Information Sciences

Volume 178, Issue 6, 15 March 2008, Pages 1461-1478
Information Sciences

Similar sequence matching supporting variable-length and variable-tolerance continuous queries on time-series data stream

https://doi.org/10.1016/j.ins.2007.10.026Get rights and content

Abstract

We propose a new similar sequence matching method that efficiently supports variable-length and variable-tolerance continuous query sequences on time-series data stream. Earlier methods do not support variable lengths or variable tolerances adequately for continuous query sequences if there are too many query sequences registered to handle in main memory. To support variable-length query sequences, we use the window construction mechanism that divides long sequences into smaller windows for indexing and searching the sequences. To support variable-tolerance query sequences, we present a new notion of intervaled sequences whose individual entries are an interval of real numbers rather than a real number itself. We also propose a new similar sequence matching method based on these notions, and then, formally prove correctness of the method. In addition, we show that our method has the prematching characteristic, which finds future candidates of similar sequences in advance. Experimental results show that our method outperforms the naive one by 2.6–102.1 times and the existing methods in the literature by 1.4–9.8 times over the entire ranges of parameters tested when the query selectivities are low (<32%), which are practically useful in large database applications.

Introduction

A time-series is a sequence of real numbers representing values at specific time points [8], [9], [18]. Examples of time-series data include stock prices, weather data, network traffic data, and sensor data. There have been a number of efforts to handle the time-series data stored in databases [1], [8], [17], [18], [21], [27]. Recently, the data stream has become of growing importance with new requirements due to advances in network technology and mobile/sensor devices in emerging ubiquitous environments [6], [9], [10], [14], [20]. A data stream is a sequence of data entries that continuously arrive in a sequential order [2], [19]. Examples include real-time sensor data, frequently changing trajectories of moving objects, and continuous flows of network packet data. The primary characteristic of a data stream is that the data are generated continuously, rapidly, unboundedly, and in real-time. Due to this characteristic, the entire data cannot be stored in a database, but should be processed on the fly. Hence, queries on data streams are not one-time queries, which are executed only once against stored data, but they are continuous queries that are registered in advance and run repeatedly over a period of time [2], [19]. Thus, query processing in data streams can be seen as dual of that in databases because the former searches against stored continuous queries for data entries that newly arrive while the latter searches against stored data for one-time queries [5], [15].

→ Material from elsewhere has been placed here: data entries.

From an optimization exercise on the open Yosys and OpenROAD flow, aimed at small area, a short achievable clock period and few clock cycles; shortcuts taken in it are not production practice.
At most, simulation tests tie the RTL to the original design; equivalence was not proved.
Power and IR drop assume default switching activity.

Design red_reduce, start of the top module:
module red_reduce (
    input  wire        clk,
    input  wire        rst,         
    input  wire        in_valid,
    output reg         in_ready,
    input  wire        in_first,    
    input  wire        in_last,     
    input  wire [7:0]  op,
    input  wire [23:0] p0,
    input  wire [23:0] p1,
    input  wire [23:0] a,
    input  wire        a_ok,
    input  wire [23:0] b,
    input  wire        b_ok,
    output reg         out_valid,
    output wire [23:0] r0,
    output wire [23:0] r1,
    output reg         r_ok,
    output reg         nsat,
    output reg         asat
);
Settings: LEC_CHECK=0, CAP_MARGIN=20, CORE_MARGIN=2, CORE_UTILIZATION=40, SLEW_MARGIN=20; clock period 14.0 ns.
run.sh (not shown) runs the stock make flow with config.mk's settings and CLKGATE_MAP_FILE= SYNTH_SCRIPT=/design/flow/synth_recipe.tcl, a recipe that flattens the netlist after the stock synthesis.
Then changed:
--- a/flow/design.v
+++ b/flow/design.v
@@ -332,16 +332,13 @@
                     r_ok <= 1'b1;
                     if (inc[24] || inc[23]) begin
                         W    <= {24'd0, 24'h7FFFFF};
                         nsat <= 1'b1;
                     end else begin
                         W    <= {24'd0, inc[23:0]};
                     end
                 end
                 default: ;
             endcase
         end
     end
-    always @(posedge clk)
-        if (!rst && v2 && f2 && full && !cap)
-            $display("ERROR: accumulator overwritten before finishing took it");
 endmodule
Result: Utilization decreases by 0.26 points. Worst setup slack gets worse by 530 ps. Via count decreases by 0.92%. Combinational power falls by about 0.7%. First-iteration DRC count drops by 4.7%. Area after synthesis is about the same. Total power drops by 1.7%. Clock skew hardly moves. Final cell count hardly moves. Routed wire length drops by 2.8%. Worst hold slack stays flat. Critical path depth climbs by 1.
Testbench counts after the change, summed over its fixed seeds: cycles 42,194.
Only the layout flow was run in the first run of this note; the RTL was not checked for function there.

* * *

red_reduce, a different RTL version from the one above (not shown whole).
Size: ~4,600 cells after synthesis, about 500 flip-flops, about 41,000 µm² of cells after synthesis.
==> flow/config.mk <==
export PLATFORM = sky130hd
export DESIGN_NAME = red_reduce
export DESIGN_NICKNAME = red_reduce
export VERILOG_FILES = /design/flow/design.v
export SDC_FILE = /design/flow/constraint.sdc
export NUM_CORES = 4
export LEC_CHECK = 0
export CAP_MARGIN = 20
export CORE_MARGIN = 2
export CORE_UTILIZATION = 40
export SLEW_MARGIN = 20
==> flow/constraint.sdc <==
create_clock -name core_clock -period 14.0 [get_ports {clk}]
set_input_delay 2.8000 -clock core_clock [delete_from_list [all_inputs] [get_ports {clk}]]
set_output_delay 2.8000 -clock core_clock [all_outputs]
set_load 0.01 [all_outputs]
standard.sh (not shown) runs the stock make flow with config.mk's settings and CLKGATE_MAP_FILE= SYNTH_SCRIPT=/design/flow/synth_recipe.tcl, a recipe that flattens the netlist after the stock synthesis.
==> flow/flow/run.sh <==
#!/bin/bash
# Standard layout, with repair_timing aiming for extra setup slack so that the
# achieved period shrinks, and port buffers of an ordinary buffer cell; the
# constraints (SDC, clock period) are the design's.
set -euo pipefail
bash standard.sh "BUFFER_PORTS_ARGS=-buffer_cell sky130_fd_sc_hd__buf_2" SETUP_SLACK_MARGIN=10 finish > orfs_make.log 2>&1
Rerun with:
--- a/flow/design.v
+++ b/flow/design.v
@@ -9,15 +9,15 @@
     input  wire [23:0] p0,
     input  wire [23:0] p1,
     input  wire [23:0] a,
     input  wire        a_ok,
     input  wire [23:0] b,
     input  wire        b_ok,
     output reg         out_valid,
-    output reg  [23:0] r0,
+    output wire [23:0] r0,
     output wire [23:0] r1,
     output reg         r_ok,
     output reg         nsat,
     output reg         asat
 );
     localparam [2:0] K_SUM   = 3'd0;
     localparam [2:0] K_MEAN  = 3'd1;
@@ -691,25 +691,16 @@
     reg  [25:0] X;                
     reg  [23:0] Y;                
     reg  [4:0]  fi;               
     reg         sq_en;            
     reg         neg;              
     reg  [6:0]  frem;             
     reg  [1:0]  pend;             
-    reg         o_valid, o_ok, o_nsat, o_asat;
-    reg  [9:0]  r1_q;
-    assign r1 = {14'd0, r1_q};
-    always @(posedge clk) begin
-        out_valid <= o_valid && !rst;
-        r0        <= W[23:0];
-        r1_q      <= W[33:24];
-        r_ok      <= o_ok;
-        nsat      <= o_nsat;
-        asat      <= o_asat;
-    end
+    assign r0 = W[23:0];
+    assign r1 = {14'd0, W[33:24]};
     wire cap = full && (frem <= 7'd1);
     wire        minv_met = cnt >= ((mva == 11'd0) ? 11'd1 : mva);
     wire        acc_ovf  = !((&acc[57:47]) || !(|acc[57:47]));
     wire [47:0] acc_sat  = acc_ovf ? (acc[57] ? 48'h8000_0000_0000 : 48'h7FFF_FFFF_FFFF) : acc[47:0];
     wire [33:0] acc_abs  = acc[33:0] ^ {34{acc[57]}};
     wire [4:0]  nshift   = {2'd0, sha[4:2]} + {3'd0, sha[1:0]};    
     reg  [6:0]  F_cyc;
@@ -770,22 +761,22 @@
     end
     always @(posedge clk) begin
         if (rst) begin
             full      <= 1'b0;
             pend      <= 2'd0;
             frem      <= 7'd0;
             ph        <= P_OUT;
-            o_valid <= 1'b0;
+            out_valid <= 1'b0;
             in_ready  <= 1'b1;
         end else begin
             pend      <= pend_n;
             frem      <= frem_n;
             in_ready  <= !((pend_n >= 2'd2) || (pend_n == 2'd1 && frem_n > 7'd3) ||
                            (take && in_first && in_last));
-            o_valid <= (frem_n == 7'd1);
+            out_valid <= (frem_n == 7'd1);
             if (v2 && l2)
                 full <= 1'b1;
             else if (cap)
                 full <= 1'b0;
             if (cap)
                 ph <= (ka == K_COUNT || !minv_met) ? P_OUT :
                       (ka == K_SUM || ka == K_DOT) ? ((sha == 5'd0) ? P_NRW : P_SHR) :
@@ -801,30 +792,30 @@
                 endcase
         end
     end
     always @(posedge clk) begin
         if (cap) begin
             fk    <= ka;
             sq_en <= 1'b0;
-            o_ok  <= 1'b0;
-            o_nsat  <= 1'b0;
-            o_asat  <= 1'b0;
+            r_ok  <= 1'b0;
+            nsat  <= 1'b0;
+            asat  <= 1'b0;
             W     <= 48'd0;
             if (ka == K_COUNT) begin
                 W    <= {37'd0, cnt};
-                o_ok <= 1'b1;
+                r_ok <= 1'b1;
             end else if (minv_met) begin
                 case (ka)
                     K_MIN, K_MAX: begin
                         W    <= {14'd0, acc[33:0]};
-                        o_ok <= 1'b1;
+                        r_ok <= 1'b1;
                     end
                     K_SUM, K_DOT: begin
                         W    <= acc_sat;
-                        o_asat <= acc_ovf;
+                        asat <= acc_ovf;
                         X    <= {19'd0, 2'b00, sha};
                     end
                     K_MEAN: begin
                         neg  <= acc[57];
                         W    <= {acc_abs[23:0], 24'd0};
                         R    <= acc_abs[33:24];
                         C    <= cnt;
@@ -846,16 +837,16 @@
         end else begin
             case (ph)
                 P_SHR: begin
                     W <= shr_w;
                     X <= {19'd0, shr_s, shr_g, shr_c};
                 end
                 P_NRW: begin
-                    o_ok <= 1'b1;
-                    o_nsat <= n_hi || n_lo;
+                    r_ok <= 1'b1;
+                    nsat <= n_hi || n_lo;
                     W    <= {24'd0, n_hi ? 24'h7FFFFF : n_lo ? 24'h800000 : inc[23:0]};
                 end
                 P_DIV: begin
                     W     <= dv_w;
                     R     <= dv_r;
                     fi    <= fi - 5'd1;
                     sq_en <= 1'b1;
@@ -866,23 +857,23 @@
                 end
                 P_SQL: begin
                     X     <= sq_r;
                     Y     <= sq_y;
                     sq_en <= div_up;
                 end
                 P_RND: begin
-                    o_ok <= 1'b1;
+                    r_ok <= 1'b1;
                     W    <= {24'd0, inc[23:0]};
                 end
                 P_RUP: neg <= rt_up;
                 P_ROOT: begin
-                    o_ok <= 1'b1;
+                    r_ok <= 1'b1;
                     if (inc[24] || inc[23]) begin
                         W    <= {24'd0, 24'h7FFFFF};
-                        o_nsat <= 1'b1;
+                        nsat <= 1'b1;
                     end else begin
                         W    <= {24'd0, inc[23:0]};
                     end
                 end
                 default: ;
             endcase
         end
After rerunning: Design area fell by 2.0%; wire length rose by 2.9%; non-clock buffer count rose by 28; worst hold slack hardly moves; synthesized cell count rose by 1.5%; maximum frequency hardly moves; count of clock-buffer cells in the layout rose by 1; clock power is about the same.
Testbench counts after the change, summed over its fixed seeds: cycles 42,289.
For the first run of this note, only the layout was checked, not whether the RTL still works.

==> re-timing with driven ports <==
The results above use ideal ports. As a check the final layouts listed here were re-extracted and re-timed, cells and wires unchanged. Step 1, drivers: a clkbuf_16 drives clk and a buf_2 each remaining input, both assumed. Step 2 times the ports against the registers' clock, not the clock port: input delays grow and output delays shrink by t, the midpoint of the rising clock arrivals with the driver on. Three values: ideal, step 1, step 2; two values: the first two.
run	t, ns	slack for setup (ns)	latest minus earliest clock arrival (ns)
the first run of note 1	0.732	7.999 / 7.999 / 7.999	0.068 / 0.067
the second run of note 1	0.729	7.468 / 7.468 / 7.468	0.072 / 0.072
the first run of note 2	0.720	9.805 / 9.805 / 9.441	0.053 / 0.053
the second run of note 2	0.699	9.817 / 9.750 / 9.475	0.033 / 0.032
After both steps setup and hold are still met in every run listed. For the first run of note 2, which loses most, drivers alone change the setup slack by 0.000 ns; drivers and shift together by -0.364 ns.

We define the time-series data that arrive in the form of data streams as the data stream sequence and the time-series data registered in the database as the continuous query sequence. We then define the similar sequence matching on data stream as finding the continuous query sequences that match the incoming data stream sequence up to a specific point in time within the user-specified tolerance.

We focus on similar sequence matching that can support a large number of variable-length and variable-tolerance continuous query sequences. Query sequences can be registered by many different users with different requirements on the lengths and tolerances. Nevertheless, existing results reported in the literature either support only fixed-length or fixed-tolerance continuous query sequences [9], [14] or are unable to support a large number of query sequences with variable lengths or variable tolerances [10]. Other recent similar sequence matching methods reported in the data stream environment are only capable of handling one continuous query sequence [6], [20].

We propose a new similar sequence matching method on data streams, which we call Similar Sequence Matching based on Intervaled Sequence (SSM-IS), that efficiently supports a large number of variable-length and variable-tolerance continuous query sequences. First, to support variable tolerances, we propose a new notion of the intervaled sequence. The intervaled sequence is defined as a sequence whose individual entries are an interval of real numbers rather than a real number itself. Using this notion, SSM-IS models a pair 〈query sequence, tolerance〉 as an intervaled sequence. Thus, it can efficiently support variable-tolerance query sequences by indexing and searching query sequences together with tolerances. We note that the work by Gao et al. [10] cannot support variable-tolerance continuous query sequences since it represents query sequences and tolerances separately. Next, to support variable-length continuous query sequences, we employ the window construction mechanism used in the traditional time-series subsequence matching methods [8], [17], [18]. The window construction mechanism divides long sequences into smaller windows. These divided windows are then used for indexing and searching.

We also use prematching and early abandoning [13] in SSM-IS. Prematching is a novel technique that finds not only current candidates, which can be concluded as similar sequences, but also precandidates, which are future candidates, whenever a new data entry arrives. We can use prematching to efficiently process similar sequence matching by reading precandidates and computing their distances in advance. We also use early abandoning, originally proposed by Keogh et al. [13], to reduce needless distance computation by computing the intermediate distance incrementally whenever a new data entry arrives and by abandoning as early as possible the candidates that cannot possibly be concluded to be similar sequences.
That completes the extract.